▶ **Exercise goal**
Every line below that mentions the word "endpoints" should be copied out.

*** Extracted records Section Begins ***

$ cat src/rtl/cll_pkg.sv
// Constants for the comparator logic table bank.
// Assumes a single system clock and no software register bus.
package cll_pkg;

	// ----------------------------------------------------------------
	// Sizes
	// ----------------------------------------------------------------
	localparam int unsigned NUM_LUT  = 4;   // Table instances
	localparam int unsigned NUM_CMP  = 4;   // Comparator outputs
	localparam int unsigned FUNC_W   = 4;   // Function word width
	localparam int unsigned SEL_W    = 2;   // Comparator select width

	// ----------------------------------------------------------------
	// Reset values and function codes
	// ----------------------------------------------------------------
	localparam logic [3:0] FUNC_RST   = 4'h0;
	localparam logic [3:0] FUNC_ZERO  = 4'h0;
	localparam logic [3:0] FUNC_AND   = 4'h1;
	localparam logic [3:0] FUNC_ANB   = 4'h2;
	localparam logic [3:0] FUNC_A     = 4'h3;
	localparam logic [3:0] FUNC_NAB   = 4'h4;
	localparam logic [3:0] FUNC_B     = 4'h5;
	localparam logic [3:0] FUNC_XOR   = 4'h6;
	localparam logic [3:0] FUNC_OR    = 4'h7;
	localparam logic [3:0] FUNC_NOR   = 4'h8;
	localparam logic [3:0] FUNC_XNOR  = 4'h9;
	localparam logic [3:0] FUNC_NB    = 4'ha;
	localparam logic [3:0] FUNC_AONB  = 4'hb;
	localparam logic [3:0] FUNC_NA    = 4'hc;
	localparam logic [3:0] FUNC_NAOB  = 4'hd;
	localparam logic [3:0] FUNC_NAND  = 4'he;
	localparam logic [3:0] FUNC_ONE   = 4'hf;
	localparam logic [1:0] SEL_RST    = 2'h0;

endpackage

$ cat src/rtl/cll_cell.sv
// One two-input logic table, purely combinational.
// Assumes inputs and function word are already synchronous.
`timescale 1ns/1ps
module cll_cell
	import cll_pkg::*;
(
	input  wire logic [FUNC_W-1:0] func,
	input  wire logic              in_a,
	input  wire logic              in_b,
	output logic                   out_y
);

	// Word bit picked by inverted inputs; A=B=0 picks bit 3
	always_comb begin
		out_y = func[{~in_a, ~in_b}];
	end

endmodule // cll_cell

$ cat src/rtl/cll_bank.sv
// Bank of four comparator logic tables with input routing.
// Holds the function words, routing selects and the table outputs.
// Assumes comparator outputs are asynchronous; fabric samples clk_sys.
// Assumes the config strobe comes from logic on clk_sys.
`timescale 1ns/1ps
module cll_bank
	import cll_pkg::*;
(
	input  wire logic                      clk_sys,
	input  wire logic                      rst,
	input  wire logic                      clk_en,
	input  wire logic [NUM_CMP-1:0]        cmp_out,
	input  wire logic                      cfg_we,
	input  wire logic [1:0]                cfg_idx,
	input  wire logic [FUNC_W-1:0]         cfg_func,
	input  wire logic [SEL_W-1:0]          cfg_sel_a,
	input  wire logic [SEL_W-1:0]          cfg_sel_b,
	output logic      [NUM_LUT-1:0]        lut_out,
	output logic      [NUM_LUT*FUNC_W-1:0] func_rd
);

	// ----------------------------------------------------------------
	// Helper functions
	// ----------------------------------------------------------------

	// True when a write strobe targets table idx
	function automatic logic cfg_hit(
		input logic       we,
		input logic [1:0] wr_idx,
		input logic [1:0] idx
	);
		return we && (wr_idx == idx);
	endfunction

	// Level of one comparator chosen by a routing select
	function automatic logic cmp_pick(
		input logic [NUM_CMP-1:0] lvl,
		input logic [SEL_W-1:0]   sel
	);
		return lvl[sel];
	endfunction

	// ----------------------------------------------------------------
	// Comparator input synchroniser
	// ----------------------------------------------------------------
	logic [NUM_CMP-1:0] cmp_s1_q;
	logic [NUM_CMP-1:0] cmp_s1_d;
	logic [NUM_CMP-1:0] cmp_s2_q;
	logic [NUM_CMP-1:0] cmp_s2_d;

	// Two stages before any logic reads comparator levels
	always_comb begin
		cmp_s1_d = cmp_out;
		cmp_s2_d = cmp_s1_q;
	end

	// Levels switch at any time; only stage two is read
	always_ff @(posedge clk_sys or posedge rst) begin
		if (rst) begin
			cmp_s1_q <= '0;
			cmp_s2_q <= '0;
		end else if (clk_en) begin
			cmp_s1_q <= cmp_s1_d;
			cmp_s2_q <= cmp_s2_d;
		end
	end

	// ----------------------------------------------------------------
	// Write decode
	// ----------------------------------------------------------------
	logic [NUM_LUT-1:0] wr_hit;

	// One-hot target of the write strobe
	always_comb begin
		for (int i = 0; i < NUM_LUT; i++) begin
			wr_hit[i] = cfg_hit(cfg_we, cfg_idx, 2'(i));
		end
	end

	// ----------------------------------------------------------------
	// Configuration storage: function words
	// ----------------------------------------------------------------
	logic [FUNC_W-1:0] func_q [NUM_LUT];
	logic [FUNC_W-1:0] func_d [NUM_LUT];

	// Indexed write of one table's function word
	always_comb begin
		for (int i = 0; i < NUM_LUT; i++) begin
			if (wr_hit[i]) begin
				func_d[i] = cfg_func;
			end else begin
				func_d[i] = func_q[i];
			end
		end
	end

	// Words reset to the constant-zero code
	always_ff @(posedge clk_sys or posedge rst) begin
		if (rst) begin
			for (int i = 0; i < NUM_LUT; i++) begin
				func_q[i] <= FUNC_RST;
			end
		end else if (clk_en) begin
			for (int i = 0; i < NUM_LUT; i++) begin
				func_q[i] <= func_d[i];
			end
		end
	end

	// ----------------------------------------------------------------
	// Configuration storage: routing selects
	// ----------------------------------------------------------------
	logic [SEL_W-1:0] sela_q [NUM_LUT];
	logic [SEL_W-1:0] sela_d [NUM_LUT];
	logic [SEL_W-1:0] selb_q [NUM_LUT];
	logic [SEL_W-1:0] selb_d [NUM_LUT];

	// Selects follow the word: same index, same edge
	always_comb begin
		for (int i = 0; i < NUM_LUT; i++) begin
			if (wr_hit[i]) begin
				sela_d[i] = cfg_sel_a;
				selb_d[i] = cfg_sel_b;
			end else begin
				sela_d[i] = sela_q[i];
				selb_d[i] = selb_q[i];
			end
		end
	end

	// Both inputs start on comparator 0
	always_ff @(posedge clk_sys or posedge rst) begin
		if (rst) begin
			for (int i = 0; i < NUM_LUT; i++) begin
				sela_q[i] <= SEL_RST;
				selb_q[i] <= SEL_RST;
			end
		end else if (clk_en) begin
			for (int i = 0; i < NUM_LUT; i++) begin
				sela_q[i] <= sela_d[i];
				selb_q[i] <= selb_d[i];
			end
		end
	end

	// ----------------------------------------------------------------
	// Input routing
	// ----------------------------------------------------------------
	logic [NUM_LUT-1:0] lut_a;
	logic [NUM_LUT-1:0] lut_b;

	// Any synchronised comparator to either input
	always_comb begin
		for (int i = 0; i < NUM_LUT; i++) begin
			lut_a[i] = cmp_pick(cmp_s2_q, sela_q[i]);
			lut_b[i] = cmp_pick(cmp_s2_q, selb_q[i]);
		end
	end

	// ----------------------------------------------------------------
	// Tables
	// ----------------------------------------------------------------
	logic [NUM_LUT-1:0] lut_y;

	// One table per instance; codes per the function set
	for (genvar g = 0; g < NUM_LUT; g++) begin : g_lut
		cll_cell u_cell (
			.func  (func_q[g]),
			.in_a  (lut_a[g]),
			.in_b  (lut_b[g]),
			.out_y (lut_y[g])
		);
	end

	// ----------------------------------------------------------------
	// Output registers
	// ----------------------------------------------------------------
	logic [NUM_LUT-1:0]        lut_out_d;
	logic [NUM_LUT*FUNC_W-1:0] func_rd_d;

	// Table levels toward the fabric
	always_comb begin
		lut_out_d = lut_y;
	end

	// Outputs leave from flops, one cycle after the tables
	always_ff @(posedge clk_sys or posedge rst) begin
		if (rst) begin
			lut_out <= '0;
		end else if (clk_en) begin
			lut_out <= lut_out_d;
		end
	end

	// Word readback, table i in nibble i
	always_comb begin
		for (int i = 0; i < NUM_LUT; i++) begin
			func_rd_d[i*FUNC_W +: FUNC_W] = func_q[i];
		end
	end

	// Readback follows the stored words by one edge
	always_ff @(posedge clk_sys or posedge rst) begin
		if (rst) begin
			func_rd <= '0;
		end else if (clk_en) begin
			func_rd <= func_rd_d;
		end
	end

endmodule // cll_bank

$ cat config.mk
export PLATFORM = sky130hd
export DESIGN_NAME = cll_bank
export DESIGN_NICKNAME = d
export VERILOG_FILES = /design/src/rtl/cll_pkg.sv /design/src/rtl/cll_cell.sv /design/src/rtl/cll_bank.sv
export SDC_FILE = /design/constraint.sdc
export NUM_CORES = 1
export LEC_CHECK = 0
export ABC_AREA = 1
export BUFFER_PORTS_ARGS = -buffer_cell sky130_fd_sc_hd__buf_2
export CORE_MARGIN = 3
export CORE_UTILIZATION = 50
export CTS_BUF_LIST = sky130_fd_sc_hd__clkbuf_8
export CTS_CLUSTER_DIAMETER = 100
export CTS_CLUSTER_SIZE = 28
export DETAILED_ROUTE_END_ITERATION = 16
export PLACE_DENSITY = 0.74
export SLEW_MARGIN = 5
export SYNTH_ARGS = -nofsm -noshare
export SYNTH_HDL_FRONTEND = slang
export SYNTH_SLANG_ARGS = --single-unit
export TNS_END_PERCENT = 5
$ cat constraint.sdc
create_clock -name clk_sys -period 1.7 [get_ports clk_sys]
set_clock_uncertainty 0.15 [all_clocks]
set_input_delay 0 -clock clk_sys [delete_from_list [all_inputs] [get_ports clk_sys]]
set_output_delay 0 -clock clk_sys [all_outputs]
set_load 0.01 [all_outputs]
---- Yosys cells after proc, flatten, opt, wreduce, memory -nomap -nowiden ----
Index checks and enable logic that the tools add are counted.
storage, ports and cells
  bits in registers ....................... 60
  bits in latches ......................... 0
  RAM bits ................................ 0
  bits in read-only memories .............. 0
  input port bits ......................... 18
  output and inout bits ................... 20
  logic and storage cells ................. 72
  memories ................................ 0
operators by class
  add/subtract/negate cells ............... 0
  multiply operators ...................... 0
  div/mod/pow operators ................... 0
  magnitude comparators ................... 12
  eq/ne operators ......................... 3
  shift-type cells ........................ 0
  muxes and demuxes ....................... 24
  bitwise gates (word level) .............. 8
  reduce and logical (&&, ||, !) cells .... 9
operators with widths
  cell                                                 number
  < comparator 2 x 3 -> 1 bit, second input constant   12
  binary-select mux 1 bit (select 2 bit)               12
  2-to-1 mux 1 bit                                     12
  inverter 1 bit                                       8
  AND reduction 2 bit                                  4
  equality test 2 bit, second input constant           2
  logical AND 1 bit                                    4
  equality test 2 x 1 -> 1 bit, second input constant  1
  logical NOT 2 bit                                    1

---- Longest topological paths before layout ----
  depth after elaboration ................. 5
  mapped depth ............................ 9
  mapped depth without buffers ............ 9

---- By module ----
A second synthesis with hierarchy kept.
second synthesis, totals
  cell total of the unflattened synthesis .. 379
  area total of the unflattened synthesis .. 2905.3 µm²
modules (own cells, without submodules)
  module    times used  cells an instance  area an instance (µm²)  sequential area each (µm²)
  cll_bank  1           327                2700.1                  1501.4
  cll_cell  4           13                 51.3                    0.0

---- Worst setup path before layout ----
OpenSTA, ideal clock, no wires.
  kind .................................... register -> register
  start ................................... register cmp_s2_q[1]
  end ..................................... register lut_out[0]
  library setup time ...................... 0.117 ns
  arrival ................................. 0.962 ns
  data required time ...................... 1.433 ns
  slack ................................... 0.471 ns
  cell stages (with the launch flop) ...... 10
  path buffers ............................ 1
  clock period less this slack ............ 1.229 ns
  path through ............................ dfrtp_1 -> buf_2 -> nand2_1 -> nand3_1 -> nand2_1 -> nand2_1 -> nand3_1 -> nand2_1 -> nand2_1 -> nand2_1
on the way
  word-level cells in the longest chain between the ends .. 5
  elaborated cells on any way between the ends .. 8
  those cells by class .................... 6 x mux; 2 x bitwise
ends and longest elaborated chain
  what                                        RTL line         text
  start: declaration                          cll_bank.sv:48   logic [NUM_CMP-1:0] cmp_s2_q;
  start signal: assignment                    cll_bank.sv:64   cmp_s2_q <= cmp_s2_d;
  binary-select mux 1 bit (select 2 bit)      cll_bank.sv:40   return lvl[sel];
  2-to-1 mux 1 bit (implied by the code)      cll_bank.sv:40
  inverter 1 bit                              cll_cell.sv:15   out_y = func[{~in_a, ~in_b}];
  binary-select mux 1 bit (select 2 bit) (*)  cll_cell.sv:15
  2-to-1 mux 1 bit (implied by the code) (*)  cll_cell.sv:15
  end signal: assignment                      cll_bank.sv:191  lut_out <= lut_out_d;
  end: declaration                            cll_bank.sv:18   output logic [NUM_LUT-1:0] lut_out,
Mark *: on every way between the ends. The rest lies on a longest branch, timed or not. The select of a mux whose other input is x is not followed.
A chain may end at the register's enable or synchronous reset.

---- Worst setup path in the final report ----
  start ................................... input port cfg_idx[0]
  end ..................................... register sela_q[2] (netlist bit)
on the way
  word-level cells in the longest chain between the ends .. 3
ends and longest elaborated chain
  what                                  RTL line         text
  start: declaration                    cll_bank.sv:14   input wire logic [1:0] cfg_idx,
  equality test 2 bit                   cll_bank.sv:32   return we && (wr_idx == idx);
  logical AND 1 bit                     cll_bank.sv:32
  AND reduction 2 bit (no source line)  --
  end signal: indexed assignment        cll_bank.sv:140  sela_q[i] <= sela_d[i];
  end: declaration                      cll_bank.sv:113  logic [SEL_W-1:0] sela_q [NUM_LUT];
No other way between the ends.

==> results_dict.tcl <==
set metrics [dict create \
    status "finished clean" \
    cts_num_sinks 60 \
    chipHeight_um 80.7 \
    min_path_type "in -> reg" \
    wl_met3_um 372 \
    vias_per_cell 5.02 \
    hold_path.startpoint "clk_en" \
    hpwl_um 4160 \
    wl_met1_um 2940 \
    drt_first_pass_iters 5 \
    yosysTopAreaCell "dfrtp_1" \
    crit_chain "dlygate4sd3_1, buf_2, nor2_4, nand3_4, nand2_1, o21ai_2, dlygate4sd3_1" \
    fin_setup_tns_ns 0 \
    worstReg2RegStart "cmp_s2_q[1]$_DFFE_PP0P_" \
    crit_path_start_kind "primary input" \
    max-vdd-ir-drop_mv 0.618 \
    ys_warn_count 0 \
    wl_um 6330 \
    globalplace.congestion 0.830 \
    io_buffers 37 \
    area_growth_syn_to_layout_pct 24.3 \
    critPathSlowestCell "dlygate4sd3_1" \
    cts.path.max_buffers 2 \
    syn_nets 357 \
    power_leakage_nw 1.80 \
    final.min_clock_period_ns 1.54 \
    clk_pin_slew_ns 0.06 \
    power_mw 4.12 \
    fp.dieArea_um2 6510 \
    rsz0062_at_grt "no" \
    globalRouteOverflowTotal 0 \
    finalSetupViolations 0 \
    grt_pass1_vias 2179 \
    drcViolationCount 0 \
    grt_max_degree 61 \
    syn_inst 339 \
    synth_top_area_share_pct 53.8 \
    die_w_um 80.7 \
    cap_violations 0 \
    post-route-period-util_pct 90.7 \
    drt_iter0_markers 198 \
    cp_max_fo 5 \
    cts_inserted_buffers 9 \
    tightest_slew_ns 0.376 \
    dr_wl_met2_um 2860 \
    clk_latency_ns 0.34 \
    cts_tree "yes" \
    synth_seq_area_share_pct 53.8 \
    synth_cell_types 16 \
    crit_start "cfg_idx[0]" \
    p_per_area_nw_per_um2 1190 \
    nNetsFinal 420 \
    critPathCaptureType "flip-flop" \
    vias 2394 \
    coreArea_um2 5240 \
    wl_per_cell_um 13.3 \
    crit_top_cell "dlygate4sd3_1" \
    critPathArrivalTime_ns 1.61 \
    fillCellCount 430 \
    cts.htree.levels 3 \
    highest_layer "met4" \
    crit_family "buffers and inverters" \
    finalHoldViolCount 0 \
    grt_pass1_wl_um 10600 \
    grt.total_usage_pct 22.2 \
    worst-setup-path-type "in -> reg" \
    syn-cell-area_um2 2790 \
    cts-root-buf "clkbuf_8" \
    required_ns 1.77 \
    num_antenna_cells 0 \
    ys_ff_latch 60 \
    fmax_ghz 0.649 \
    crit_buf_inv 3 \
    initial_core_util_pct 53.2 \
    antenna_found_initial 0 \
    cts-resized-gates 0 \
    slew_viol_final 0 \
    synth_area_leaders "dfrtp_1 54%, nand2_1 16%, o21ai_0 7.0%" \
    ant_nets 0 \
    io_pins 38 \
    syn_avg_cell_area_um2 8.23 \
    drive_gt1_share_pct 20.1 \
    relSlewSlack_pct 74.8 \
    fp-row-count 26 \
    cp_slowest_stage_delay_ns 0.55 \
]
==> cells by family (layout without fill, tap and decap cells) <==
family                 after synthesis  after routing  share of synthesized area (%)
AND/OR/NAND/NOR                    159            159                           24.3
flip-flops                          60             60                           53.8
buffers and inverters               64            132                           9.65
AO/OA/AOI/OAI                       56             56                           12.2
==> flip-flops by register name, summed over array words and instances, names as in the netlist <==
register / flops
selb_q: 8
lut_out: 4
func_q: 16
sela_q: 8
cmp_s2_q: 4
func_rd: 16
cmp_s1_q: 4
==> cell type report <==
type | count | area [um2] | share of cell area [%]
inverter | 51 | 191 | 5.52
clock inverter | 5 | 50.0 | 1.44
tap | 70 | 87.6 | 2.53
sequential | 60 | 1500 | 43.3
timing repair buffer | 65 | 465 | 13.4
multi-input combinational | 215 | 1020 | 29.4
clock buffer | 11 | 151 | 4.37
==> through the flow <==
| stage | area, um2 | utilization (%) | hold slack (ns) | setup slack (ns) | cells |
|---|---|---|---|---|---|
| 6_report | 3470 | 66.2 | 0.0429 | 0.158 | 477 |
| 2_1_floorplan | 2790 | - | -0.0427 | 0.0653 | 339 |
| 5_1_grt | 3470 | 66.2 | 0.0696 | 0.0855 | 477 |
| 3_3_place_gp | 3020 | 57.6 | -0.0694 | 0.379 | 436 |
| 4_1_cts | 3450 | 65.9 | 0.0218 | 0.0121 | 475 |
| 3_5_place_dp | 3020 | 57.6 | -0.0663 | 0.338 | 436 |
==> layer usage <==
metal  GRT usage, %  vias to the layer above
met1           30.6                     1126
met3           3.70                       14
met4           11.8                        0
met5              0                        -
met2           33.5                       71
li1               -                     1183
==> worst register-to-register path, stage by stage, from the launching register on <==
cell and delay [ns]:
dfrtp_1 0.50, nand2_1 0.11, nand3_1 0.13, nand2_1 0.12, nand2_1 0.06, nand3_1 0.06, nand2_1 0.05, nand2_1 0.05
nand2_1 0.04
==> path summary, 6_finish.rpt <==
path                                           end  slack [ns]  cells past startpoint
setup / recovery             sela_q[2]$_DFFE_PP0P_        0.16                      7
min in group asynchronous   lut_out[2]$_DFFE_PP0P_        0.11                      4
max in group asynchronous   func_q[14]$_DFFE_PP0P_        1.03                      4
hold reg to reg            func_rd[14]$_DFFE_PP0P_        0.33                      2
setup reg to reg            lut_out[3]$_DFFE_PP0P_        0.32                      8
hold / removal               func_q[3]$_DFFE_PP0P_        0.04                      5
==> Yosys cell counts <==
cell type	n
o21ai_1	1
nand2_2	1
nand2_1	120
inv_2	1
dfrtp_1	60
clkbuf_1	5
o21ai_2	16
nand3_1	33
nand3_4	1
nor2_2	1
buf_6	3
nand3_2	1
inv_1	50
buf_2	5
o21ai_0	39
nor2_4	2
==> power by group <==
group / internal [mW] / total, mW / switching [mW]
Sequential: 1.70 / 1.89 / 0.188
Clock: 0.746 / 1.30 / 0.549
Combinational: 0.386 / 0.943 / 0.557
==> placed cells by master, fill, tap and decap left out, types with 11 or more instances in the layout <==
cell             n
dlygate4sd3_1   23
clkbuf_8        11
nand3_1         33
inv_1           49
nand2_1        120
o21ai_0         39
o21ai_2         16
buf_2           37
dfrtp_1         60
==> timing repair <==
action                                  CTS  global route
endpoints found under the hold margin   102             0
endpoints found under the setup margin    0             1
hold buffers                             23             0
buffers inserted                          0             2
(Power assumes the default switching activity.)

*** Extracted records Section Ends ***

▶ **The completed task**
endpoints found under the hold margin   102             0
endpoints found under the setup margin    0             1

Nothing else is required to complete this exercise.